▸ TASK ITEM
In the material below, the required lines run from the one containing "run 3 against" through the one containing "metrics.txt, run 3". Copy those lines exactly, ends included, and nothing else.
┌──
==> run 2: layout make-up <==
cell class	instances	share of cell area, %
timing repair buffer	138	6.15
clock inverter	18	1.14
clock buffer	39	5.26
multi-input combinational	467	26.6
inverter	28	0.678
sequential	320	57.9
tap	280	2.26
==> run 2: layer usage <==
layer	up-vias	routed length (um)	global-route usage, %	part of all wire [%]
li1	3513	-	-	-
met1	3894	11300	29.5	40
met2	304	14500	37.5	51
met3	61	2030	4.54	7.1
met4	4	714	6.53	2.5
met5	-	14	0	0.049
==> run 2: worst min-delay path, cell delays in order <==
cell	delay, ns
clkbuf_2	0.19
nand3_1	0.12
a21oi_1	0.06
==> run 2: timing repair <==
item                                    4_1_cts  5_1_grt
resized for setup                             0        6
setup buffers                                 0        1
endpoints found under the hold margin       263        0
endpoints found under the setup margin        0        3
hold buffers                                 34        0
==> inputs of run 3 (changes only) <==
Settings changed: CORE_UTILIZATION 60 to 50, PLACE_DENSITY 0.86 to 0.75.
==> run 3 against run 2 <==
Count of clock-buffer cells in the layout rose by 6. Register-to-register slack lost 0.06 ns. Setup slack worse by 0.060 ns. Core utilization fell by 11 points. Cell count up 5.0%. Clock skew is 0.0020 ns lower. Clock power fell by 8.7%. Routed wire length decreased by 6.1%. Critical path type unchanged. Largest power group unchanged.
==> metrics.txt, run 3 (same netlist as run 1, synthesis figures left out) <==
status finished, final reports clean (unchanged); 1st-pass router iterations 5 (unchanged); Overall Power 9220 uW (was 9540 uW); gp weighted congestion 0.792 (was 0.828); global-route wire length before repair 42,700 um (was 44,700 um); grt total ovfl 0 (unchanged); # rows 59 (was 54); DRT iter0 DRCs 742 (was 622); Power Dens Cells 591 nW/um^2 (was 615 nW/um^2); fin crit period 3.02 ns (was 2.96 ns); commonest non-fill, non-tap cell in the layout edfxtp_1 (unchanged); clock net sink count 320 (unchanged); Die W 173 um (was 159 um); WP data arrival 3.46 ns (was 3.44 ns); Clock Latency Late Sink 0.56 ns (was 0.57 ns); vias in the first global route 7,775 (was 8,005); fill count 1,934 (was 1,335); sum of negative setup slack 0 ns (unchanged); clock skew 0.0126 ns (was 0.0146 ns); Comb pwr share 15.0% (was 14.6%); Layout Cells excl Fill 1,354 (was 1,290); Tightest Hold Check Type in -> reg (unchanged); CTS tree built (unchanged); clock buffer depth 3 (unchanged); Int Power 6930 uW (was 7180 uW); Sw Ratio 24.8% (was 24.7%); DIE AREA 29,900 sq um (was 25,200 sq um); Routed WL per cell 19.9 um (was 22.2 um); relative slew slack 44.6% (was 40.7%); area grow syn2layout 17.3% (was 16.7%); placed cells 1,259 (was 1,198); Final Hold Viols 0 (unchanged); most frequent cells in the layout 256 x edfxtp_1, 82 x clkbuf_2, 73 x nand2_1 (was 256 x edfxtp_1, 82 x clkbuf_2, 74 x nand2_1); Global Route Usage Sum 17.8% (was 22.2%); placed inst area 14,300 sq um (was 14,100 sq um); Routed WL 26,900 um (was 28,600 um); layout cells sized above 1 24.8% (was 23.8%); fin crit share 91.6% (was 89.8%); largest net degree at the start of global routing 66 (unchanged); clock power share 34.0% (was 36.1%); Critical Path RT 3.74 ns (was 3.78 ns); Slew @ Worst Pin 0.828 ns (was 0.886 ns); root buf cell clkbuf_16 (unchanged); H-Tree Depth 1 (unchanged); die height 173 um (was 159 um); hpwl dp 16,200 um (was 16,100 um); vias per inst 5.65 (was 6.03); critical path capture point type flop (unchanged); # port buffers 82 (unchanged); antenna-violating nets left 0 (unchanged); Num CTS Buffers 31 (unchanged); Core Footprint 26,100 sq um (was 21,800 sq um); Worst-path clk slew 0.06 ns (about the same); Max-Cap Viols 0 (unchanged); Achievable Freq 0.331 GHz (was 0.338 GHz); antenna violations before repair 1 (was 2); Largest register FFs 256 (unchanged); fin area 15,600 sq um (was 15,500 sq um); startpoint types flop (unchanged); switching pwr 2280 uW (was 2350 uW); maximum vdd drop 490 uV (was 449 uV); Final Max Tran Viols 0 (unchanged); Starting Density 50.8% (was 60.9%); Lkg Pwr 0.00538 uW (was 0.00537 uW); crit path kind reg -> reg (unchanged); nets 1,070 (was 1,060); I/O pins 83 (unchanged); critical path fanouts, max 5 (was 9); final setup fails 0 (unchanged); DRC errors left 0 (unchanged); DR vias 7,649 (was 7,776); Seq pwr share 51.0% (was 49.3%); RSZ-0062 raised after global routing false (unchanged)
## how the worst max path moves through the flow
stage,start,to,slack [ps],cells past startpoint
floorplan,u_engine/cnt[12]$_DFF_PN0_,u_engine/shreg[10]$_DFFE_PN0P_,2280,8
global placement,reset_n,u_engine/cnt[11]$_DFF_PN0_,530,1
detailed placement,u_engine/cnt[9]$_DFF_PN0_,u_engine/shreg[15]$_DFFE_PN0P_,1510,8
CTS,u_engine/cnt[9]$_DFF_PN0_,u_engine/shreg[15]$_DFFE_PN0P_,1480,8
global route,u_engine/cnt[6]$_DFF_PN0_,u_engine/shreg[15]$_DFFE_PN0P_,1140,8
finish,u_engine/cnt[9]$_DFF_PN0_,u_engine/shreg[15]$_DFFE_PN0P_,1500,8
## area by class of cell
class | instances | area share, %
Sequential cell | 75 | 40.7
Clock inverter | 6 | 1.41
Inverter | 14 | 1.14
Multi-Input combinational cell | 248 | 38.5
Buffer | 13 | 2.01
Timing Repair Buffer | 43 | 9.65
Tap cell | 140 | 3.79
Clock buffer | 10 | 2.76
`src/rtl/mux_oht_stream.sv`:
```
// mux_oht_stream
//   Stream multiplexer with a one-hot channel select and valid/ready handshake.
//   In IDLE, a one-hot request on `oht` is locked into `sel`. In LOCK, beats from
//   the selected channel pass through one registered output stage. The last beat
//   of the packet (i_lst) releases the lock. The cycle after a last beat is always
//   IDLE, so consecutive packets are separated by at least one bubble.
//
//   Optional feature macro: MUX_OHT_STREAM_ERR_EN
//     Defined   : err becomes a sticky flag. It is set when oht is multi-hot in
//                 IDLE, or when a non-selected channel presents i_vld together
//                 with i_lst while in LOCK. It is cleared only by rst.
//     Undefined : err is tied to 0.
//
// Ports
//   clk    clock
//   rst    synchronous, active-high reset
//   oht    one-hot channel request (WIDTH), sampled only in IDLE
//   i_vld  per-channel valid (WIDTH)
//   i_lst  per-channel last-beat flag (WIDTH)
//   i_dat  per-channel data, channel c in bits [c*DATA_W +: DATA_W]
//   i_rdy  per-channel ready (WIDTH), combinational
//   o_vld  registered output valid
//   o_lst  registered output last
//   o_dat  registered output data (DATA_W)
//   o_rdy  output ready from the sink
//   sel    locked one-hot select, 0 while IDLE
//   err    sticky select error (see macro above)

module mux_oht_stream #(
   parameter int DATA_W = 8,
   parameter int WIDTH  = 16
) (
   input  logic                    clk,
   input  logic                    rst,
   input  logic [WIDTH-1:0]        oht,
   input  logic [WIDTH-1:0]        i_vld,
   input  logic [WIDTH-1:0]        i_lst,
   input  logic [WIDTH*DATA_W-1:0] i_dat,
   output logic [WIDTH-1:0]        i_rdy,
   output logic                    o_vld,
   output logic                    o_lst,
   output logic [DATA_W-1:0]       o_dat,
   input  logic                    o_rdy,
   output logic [WIDTH-1:0]        sel,
   output logic                    err
);

   localparam logic [0:0]       IDLE = 1'b0;
   localparam logic [0:0]       LOCK = 1'b1;
   localparam logic [WIDTH-1:0] ONE  = WIDTH'(1);

   logic [0:0]        state;
   logic              oht_multi;
   logic              oht_one;
   logic              can_load;
   logic              xfer;
   logic [DATA_W-1:0] mux_dat;
   logic              mux_lst;

   // x & (x-1) clears the lowest set bit, so any survivor means two or more bits set.
   assign oht_multi = |(oht & (oht - ONE));
   assign oht_one   = (|oht) & ~oht_multi;

   // The output register can accept a new beat when it is empty or being drained this cycle.
   assign can_load  = ~o_vld | o_rdy;
   assign i_rdy     = (state == LOCK) ? (sel & {WIDTH{can_load}}) : '0;
   assign xfer      = |(i_vld & i_rdy);

   // AND-OR mux: sel is one-hot in LOCK, so at most one channel contributes.
   always_comb begin
      mux_dat = '0;
      mux_lst = 1'b0;
      for (int c = 0; c < WIDTH; c++) begin
         mux_dat = mux_dat | (i_dat[c*DATA_W +: DATA_W] & {DATA_W{sel[c]}});
         mux_lst = mux_lst | (i_lst[c] & sel[c]);
      end
   end

   // Select FSM
   always_ff @(posedge clk) begin
      if (rst) begin
         state <= IDLE;
         sel   <= '0;
      end else begin
         case (state)
            IDLE: begin
               if (oht_one) begin
                  sel   <= oht;
                  state <= LOCK;
               end
            end
            default: begin
               if (xfer && mux_lst) begin
                  sel   <= '0;
                  state <= IDLE;
               end
            end
         endcase
      end
   end

   // Output register stage; keeps draining in IDLE while the FSM relocks.
   always_ff @(posedge clk) begin
      if (rst) begin
         o_vld <= 1'b0;
         o_lst <= 1'b0;
         o_dat <= '0;
      end else if (xfer) begin
         o_vld <= 1'b1;
         o_lst <= mux_lst;
         o_dat <= mux_dat;
      end else if (o_vld && o_rdy) begin
         o_vld <= 1'b0;
         o_lst <= 1'b0;
      end
   end

`ifdef MUX_OHT_STREAM_ERR_EN
   always_ff @(posedge clk) begin
      if (rst) begin
         err <= 1'b0;
      end else if (((state == IDLE) && oht_multi) ||
                   ((state == LOCK) && (|(i_vld & i_lst & ~sel)))) begin
         err <= 1'b1;
      end
   end
`else
   assign err = 1'b0;
`endif

endmodule

```
`config.mk`:
```
export PLATFORM = sky130hd
export DESIGN_NAME = mux_oht_stream
export DESIGN_NICKNAME = d
export VERILOG_FILES = /design/src/rtl/mux_oht_stream.sv
export SDC_FILE = /design/constraint.sdc
export NUM_CORES = 1
export LEC_CHECK = 0
export CELL_PAD_IN_SITES_DETAIL_PLACEMENT = 0
export CELL_PAD_IN_SITES_GLOBAL_PLACEMENT = 1
export CORE_ASPECT_RATIO = 0.7
export CORE_MARGIN = 3
export CORE_UTILIZATION = 20
export CTS_CLUSTER_DIAMETER = 80
export DETAILED_ROUTE_END_ITERATION = 16
export GPL_TIMING_DRIVEN = 0
export PLACE_DENSITY_LB_ADDON = 0.15
export RECOVER_POWER = 25
export SLEW_MARGIN = 0
export SYNTH_ARGS = -nofsm -noshare
export SYNTH_HDL_FRONTEND = slang
export SYNTH_SLANG_ARGS = --single-unit
```
`constraint.sdc`:
```
create_clock -name clk -period 3.7 [get_ports clk]
set_input_delay 1.11 -clock clk [delete_from_list [all_inputs] [get_ports clk]]
set_output_delay 1.11 -clock clk [all_outputs]
set_load 0.01 [all_outputs]
```
==> results of run 1 <==
==> per-layer routing <==
| metal | global-route usage [%] | routed length (um) | vias up |
|---|---|---|---|
| li1 | - | - | 1525 |
| met3 | 4.54 | 1160 | 4 |
| met1 | 28.5 | 6170 | 1490 |
| met4 | 2.14 | 51 | 0 |
| met5 | 0 | 0 | - |
| met2 | 34.0 | 6370 | 147 |
==> layout make-up <==
class | count | area share [%]
Tap cell | 148 | 3.90
Sequential cell | 27 | 11.4
Multi-Input combinational cell | 208 | 34.2
Clock buffer | 3 | 1.58
Clock inverter | 1 | 0.105
Buffer | 26 | 2.71
Timing Repair Buffer | 220 | 46.2
==> registers in the layout (all words and copies together), names as in the netlist <==
signal,count
o_dat,8
o_lst,1
o_vld,1
sel,16
state,1
==> metrics by stage <==
step / area [um2] / hold WS [ns] / instances / setup TNS [ns]
final: 4750 / 0.492 / 633 / 0
after global routing: 4750 / 0.515 / 633 / 0
after CTS: 4750 / 0.492 / 633 / 0
after detailed placement: 4670 / 0.483 / 629 / -2.48
after global placement: 4670 / 0.464 / 629 / -2.51
after floorplan: 2280 / 0.492 / 261 / 0
==> cell families after synthesis <==
group / synth area share, %
mux: 10.5
other cells: 0.164
compound gates: 35.5
flops: 23.7
buf+inv: 5.49
fa+ha+maj: 0.933
simple gates: 23.7
==> Yosys cell counts (all sizes together), types with 2 or more instances <==
cell,instances
a21oi,6
a221oi,40
a22o,40
and3,16
buf,3
clkbuf,23
dfxtp,27
maj3,2
mux2i,24
nand2,4
nand2b,16
nand3,2
nand3b,16
nand4,10
nor2,13
nor3,2
o21ai,3
or3,2
==> power groups by stage <==
stage | Sequential (mW) | Clock, mW | Combinational [mW]
6_report | 0.290 | 0.255 | 0.231
5_1_grt | 0.290 | 0.270 | 0.246
4_1_cts | 0.290 | 0.260 | 0.231
3_5_place_dp | 0.297 | 0 | 0.230
3_3_place_gp | 0.297 | 0 | 0.227
2_1_floorplan | 0.297 | 0 | 0.0248
==> tightest hold or removal path, stage by stage (launching register included) <==
cell and delay [ns]:
sky130_fd_sc_hd__dfxtp_1 0.32, sky130_fd_sc_hd__nand3_1 0.07, sky130_fd_sc_hd__a21oi_1 0.06
==> worst min-delay path by stage <==
stage               depth (start not counted)                 end  slack (ns)
finish                                      2  o_lst$_SDFFE_PP0P_        0.49
floorplan                                   2  o_lst$_SDFFE_PP0P_        0.49
global route                                2  o_lst$_SDFFE_PP0P_        0.51
detailed placement                          2  o_lst$_SDFFE_PP0P_        0.48
global placement                            2  o_lst$_SDFFE_PP0P_        0.46
CTS                                         2  o_lst$_SDFFE_PP0P_        0.49
==> qor.csv, run 1 <==
metric,value,unit
register-to-register path setup slack,1.23,ns
Pre-antenna DRT Iters,5,
fraction of power consumed by the clock network,32.8,%
critical path start-end classification,in2out,
launch point of the worst path,o_rdy,
portion of total power attributed to sequential cells,37.4,%
overall via count from detail_route,3166,
"top cells by area, synth","sky130_fd_sc_hd__dfxtp_1 (24%), sky130_fd_sc_hd__a221oi_1 (15%), sky130_fd_sc_hd__a22o_1 (15%)",
crit start category,input pin,
Chip Width,134,um
worst reg2reg path endpoint,sel[5]$_SDFFE_PP0P_,
count of final max-slew check failures,0,
remaining antenna violation count after routing,0,
layout filler cell count,1086,
classification of the worst-slack hold path,reg2reg,
Synth Flop Type,sky130_fd_sc_hd__dfxtp_1,
RSZ-0062 raised after global routing,no,
Levels on crit path,4,
Setup WS pre-CTS,-0.287,ns
initial antenna violation count,0,
fraction of the yosys area taken by sequential cells,23.7,%
VDD IR max,156,uV
area taken by flip-flops and latches,541,um2
Leak,1.94,nW
Relative slew margins,48.3,%
number of CTS-inserted buffers,3,
die height,95.3,um
area of the die,0.0127,mm2
maximum clock insertion buffer count,2,
crit share post-route,97.0,%
share of flip-flops with an asynchronous set or reset after synthesis,0,%
cts-stage hold buffer count,0,
required time worst endpoint,2.59,ns
fraction of final layout cells sized beyond drive strength 1,2.89,%
Starting DRT DRC Count,194,
max cap viols,0,
most prevalent standard cell on the critical path,sky130_fd_sc_hd__clkdlybuf4s50_1,
most frequent cells in the layout,"sky130_fd_sc_hd__clkdlybuf4s50_1 (194), sky130_fd_sc_hd__a22o_1 (40), sky130_fd_sc_hd__a221oi_1 (40), sky130_fd_sc_hd__dfxtp_1 (27), sky130_fd_sc_hd__mux2i_1 (24)",
Synthesized Nets,440,
CTS tree,built,
PostCTS Resize Cnt,13,
clock period minus final worst setup slack,3.59,ns
utilization after layout,44.3,%
CTS sink cnt,27,
count of buffering cells on the critical path with inverters included,2,
PD cells,163,mW/mm2
"Remaining Overflow, GRT",0,
count of mapped cells out of synthesis,261,
clock-pin slew reported for the worst setup and hold paths after clock tree synthesis,0.07,ns
Power Total,776,uW
kind of capture point of the worst setup path,primary output,
register bit total from synthesis,27,
CTS H-tree lvls,1,
number of flops mapped to enable cells by yosys,0,
most frequent standard cell in the layout excluding fill and tap cells,sky130_fd_sc_hd__clkdlybuf4s50_1,
Routed Wire Length,13.7,mm
starting density of the core,21.3,%
Cell Int Power,615,uW
Finish-stage setup viols,0,
"Net count, final",665,
Yosys top cell area share,23.7,%
delay of the slowest cell on the worst path,0.56,ns
Worst Setup EP,i_rdy[15],
area overhead of the layout relative to synthesis,108,%
netlist area before placement,0.00228,mm2
Top Family by Delay on Critical Path,buffers and inverters,
switching power as a share of total power,20.8,%
Floorplan Core Area,0.0107,mm2
worst reg-to-reg path cell count,7,
setup slack of the critical path after layout,0.112,ns
source of the worst hold timing path,o_lst$_SDFFE_PP0P_,
site row count,31,
diode count,0,
overall fraction of global-route tracks in use,20.5,%
mean instance size in the synthesized netlist,8.73,um2
count of final hold-check violations,0,
cell taking the most area after synthesis,sky130_fd_sc_hd__dfxtp_1,
Fmax achieved,0.279,GHz
Clock Tree Root,sky130_fd_sc_hd__clkbuf_16,
combinational cell fraction of total power,29.8,%
mean number of vias per cell,5.00,
WL/cell,21.7,um
DPL Wire Length,11.0,mm
IO Count,222,
routability cong.,0.804,
drt drc,0,
Unique masters post-synth,35,
critical path's slowest cell,sky130_fd_sc_hd__clkdlybuf4s50_1,
number of global-route vias before repair,3316,
clk_skew,0.00235,ns
worst path arrival time,2.48,ns
net switching component of the power,161,uW
status,finished clean,
first-pass GRT wire length,19.7,mm
clock insertion delay at the later pin of the skew report,0.26,ns
largest fanout on the critical path,9,
largest net degree at the start of global routing,16,
number of warnings printed during yosys synthesis,0,
CP Cell Sequence,clkdlybuf4s50_1 -> nand2b_4 -> and3_1 -> clkdlybuf4s50_1,
number of buffers inserted by post-CTS setup repair,0,
number of I/O port buffers,220,
worst reg2reg startpoint,sel[14]$_SDFFE_PP0P_,
transition at the pin with the smallest max-transition slack,0.776,ns
area taken by multi-input logic gates,0.00162,mm2
(Power assumes the default switching activity.)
└──
▸ EXERCISE ANSWER
==> run 3 against run 2 <==
Count of clock-buffer cells in the layout rose by 6. Register-to-register slack lost 0.06 ns. Setup slack worse by 0.060 ns. Core utilization fell by 11 points. Cell count up 5.0%. Clock skew is 0.0020 ns lower. Clock power fell by 8.7%. Routed wire length decreased by 6.1%. Critical path type unchanged. Largest power group unchanged.
==> metrics.txt, run 3 (same netlist as run 1, synthesis figures left out) <==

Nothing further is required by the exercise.